Упомянутый выше человек, который хорошо знал радости и горести своих «детей», как он называл солдат, велел прийти к нему взятым из Египта звездочетам, которые считались лучшими знатоками небесной сферы, и попросил объяснить происшедшее. Египтяне, которые так же хорошо, как и мы сегодня, знали, почему в определенное время происходит затмение луны, чувствовали, что от них хотят услышать отнюдь не это, и сказали, что солнце — это светило греков, а луна — персов. Если сейчас она лишилась своего сияния, то и персидское государство тоже потеряет былой блеск.
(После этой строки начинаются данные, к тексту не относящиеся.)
### src/rtl/video_timing_gen_if.sv
// Raster timing bus: the generator drives it (master), the video pipeline
// stages consume it (slave).
interface video_timing_gen_if #(
  parameter int H_W     = 9,
  parameter int V_W     = 9,
  parameter int FRAME_W = 8
);
  logic               hsync;
  logic               vsync;
  logic               display_on;
  logic               hblank;
  logic               vblank;
  logic [H_W-1:0]     hpos;
  logic [V_W-1:0]     vpos;
  logic               pix_ce;
  logic               line_start;
  logic               frame_start;
  logic [FRAME_W-1:0] frame_count;

  modport master (
    output hsync, vsync, display_on, hblank, vblank,
    output hpos, vpos, pix_ce, line_start, frame_start, frame_count
  );

  modport slave (
    input hsync, vsync, display_on, hblank, vblank,
    input hpos, vpos, pix_ce, line_start, frame_start, frame_count
  );
endinterface

### src/rtl/video_timing_gen.sv
// Parametrised raster timing generator: pixel clock-enable divider, h/v beam
// counters, frame counter and zero-lag decode of sync, blanking and strobes.
module video_timing_gen #(
  parameter int H_DISPLAY = 256,
  parameter int H_BACK    = 23,
  parameter int H_FRONT   = 7,
  parameter int H_SYNC    = 23,
  parameter int V_DISPLAY = 240,
  parameter int V_TOP     = 5,
  parameter int V_BOTTOM  = 14,
  parameter int V_SYNC    = 3,
  parameter int H_W       = 9,
  parameter int V_W       = 9,
  parameter bit HSYNC_POL = 1'b1,
  parameter bit VSYNC_POL = 1'b1,
  parameter int CLK_DIV   = 1,
  parameter int FRAME_W   = 8
) (
  input  logic               clk,
  input  logic               reset,
  video_timing_gen_if.master vid
);
  localparam int HS_START = H_DISPLAY + H_FRONT;
  localparam int HS_END   = HS_START + H_SYNC - 1;
  localparam int H_MAX    = H_DISPLAY + H_FRONT + H_SYNC + H_BACK - 1;
  localparam int VS_START = V_DISPLAY + V_BOTTOM;
  localparam int VS_END   = VS_START + V_SYNC - 1;
  localparam int V_MAX    = V_DISPLAY + V_BOTTOM + V_SYNC + V_TOP - 1;
  localparam int DIV_W    = (CLK_DIV > 1) ? $clog2(CLK_DIV) : 1;

  localparam logic [H_W-1:0]   H_DISP_C   = H_W'(H_DISPLAY);
  localparam logic [H_W-1:0]   HS_START_C = H_W'(HS_START);
  localparam logic [H_W-1:0]   HS_END_C   = H_W'(HS_END);
  localparam logic [H_W-1:0]   H_MAX_C    = H_W'(H_MAX);
  localparam logic [V_W-1:0]   V_DISP_C   = V_W'(V_DISPLAY);
  localparam logic [V_W-1:0]   VS_START_C = V_W'(VS_START);
  localparam logic [V_W-1:0]   VS_END_C   = V_W'(VS_END);
  localparam logic [V_W-1:0]   V_MAX_C    = V_W'(V_MAX);
  localparam logic [DIV_W-1:0] DIV_LAST   = DIV_W'(CLK_DIV - 1);

  logic [DIV_W-1:0]   div_q,   div_d;
  logic [H_W-1:0]     hpos_q,  hpos_d;
  logic [V_W-1:0]     vpos_q,  vpos_d;
  logic [FRAME_W-1:0] frame_q, frame_d;

  logic pix_ce_s;
  logic hs_act_s;
  logic vs_act_s;
  logic line_start_s;
  logic frame_start_s;
  logic hblank_s;
  logic vblank_s;

  // Divider next state; pix_ce is suppressed while reset is held
  always_comb begin
    div_d    = div_q;
    pix_ce_s = 1'b0;
    if (reset) begin
      div_d    = '0;
      pix_ce_s = 1'b0;
    end else begin
      pix_ce_s = (div_q == DIV_LAST);
      if (div_q == DIV_LAST) begin
        div_d = '0;
      end else begin
        div_d = div_q + DIV_W'(1);
      end
    end
  end

  // Beam and frame counters advance only on pixel enables
  always_comb begin
    hpos_d  = hpos_q;
    vpos_d  = vpos_q;
    frame_d = frame_q;
    if (pix_ce_s) begin
      if (hpos_q == H_MAX_C) begin
        hpos_d = '0;
        if (vpos_q == V_MAX_C) begin
          vpos_d  = '0;
          frame_d = frame_q + FRAME_W'(1);
        end else begin
          vpos_d = vpos_q + V_W'(1);
        end
      end else begin
        hpos_d = hpos_q + H_W'(1);
      end
    end else begin
      hpos_d  = hpos_q;
      vpos_d  = vpos_q;
      frame_d = frame_q;
    end
  end

  // State registers with synchronous reset
  always_ff @(posedge clk) begin
    if (reset) begin
      div_q   <= '0;
      hpos_q  <= '0;
      vpos_q  <= '0;
      frame_q <= '0;
    end else begin
      div_q   <= div_d;
      hpos_q  <= hpos_d;
      vpos_q  <= vpos_d;
      frame_q <= frame_d;
    end
  end

  // Decode straight from the live counters so nothing lags hpos/vpos
  always_comb begin
    hblank_s      = (hpos_q >= H_DISP_C);
    vblank_s      = (vpos_q >= V_DISP_C);
    hs_act_s      = 1'b0;
    vs_act_s      = 1'b0;
    line_start_s  = 1'b0;
    frame_start_s = 1'b0;
    if (reset) begin
      hs_act_s      = 1'b0;
      vs_act_s      = 1'b0;
      line_start_s  = 1'b0;
      frame_start_s = 1'b0;
    end else begin
      hs_act_s      = (hpos_q >= HS_START_C) && (hpos_q <= HS_END_C);
      vs_act_s      = (vpos_q >= VS_START_C) && (vpos_q <= VS_END_C);
      line_start_s  = pix_ce_s && (hpos_q == '0);
      frame_start_s = line_start_s && (vpos_q == '0);
    end
  end

  assign vid.hsync       = hs_act_s ? HSYNC_POL : ~HSYNC_POL;
  assign vid.vsync       = vs_act_s ? VSYNC_POL : ~VSYNC_POL;
  assign vid.hblank      = hblank_s;
  assign vid.vblank      = vblank_s;
  assign vid.display_on  = ~hblank_s & ~vblank_s;
  assign vid.hpos        = hpos_q;
  assign vid.vpos        = vpos_q;
  assign vid.pix_ce      = pix_ce_s;
  assign vid.line_start  = line_start_s;
  assign vid.frame_start = frame_start_s;
  assign vid.frame_count = frame_q;
endmodule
«Ничто так не воздействует на массы, как суеверие, — продолжает римлянин Курций Руф. — Обычно неспособные сдерживать себя, неистовые или нерешительные, они, если их охватывает глупая иллюзия, скорее последуют за прорицателями, чем за своими командирами, и предпочтут безумство благоразумию. Так распространившийся среди солдат ответ египтян снова вселил в колеблющихся надежду и уверенность».
Три дня спустя произошло первое столкновение с вражеской кавалерией — после того, как македоняне прошли вдоль левого берега Тигра вниз по течению реки. Показаниям пленных на этот раз не придавалось большого значения, тем более что это были трое перебежавших греческих наемников. По их словам, Дарий находился немногим южнее населенного пункта Гавгамелы, на плоской, словно стол, равнине, которая к тому же была очищена от колючего кустарника, пней и камней; даже небольшие песчаные холмы были срыты для более удобного применения наводивших страх боевых колесниц. Удаленность от противника они оценивали примерно в 100–110 стадиев (1 стадий равен длине беговой дорожки, то есть 178 метрам). И хотя до противника оставалось еще почти двадцать километров — столько, сколько мог пробежать бегун за один час, — царь приказал разбить лагерь и укрепить его рвами и палисадами. (Что позже римские легионеры делали весьма основательно, а македоняне применили впервые.) Он дал четыре дня уставшим воинам, чтобы отдыхать, а врачам — чтобы лечить многочисленных больных. Оставшийся на этом месте обоз со свитой должен был укрепить собственный лагерь. Все приготовления свидетельствовали о том, как серьезно на этот раз он оценивал обстановку.
Опасения оправдались, когда на Пятый день на рассвете после ночного марша он подвел войска к цепи холмов, с которых открывался вид на равнину Тель-Гомел. Издалека доносился приглушенный шум, словно десятки тысяч человек разговаривали друг с другом. На фоне этого несмолкаемого гула голосов слышались редкие отрывистые команды, ржание лошадей, громыхание колесниц, топот копыт и трубные звуки, которые, вероятно, издавали слоны. Когда взошло солнце, то стало видно, что персы начали боевое построение.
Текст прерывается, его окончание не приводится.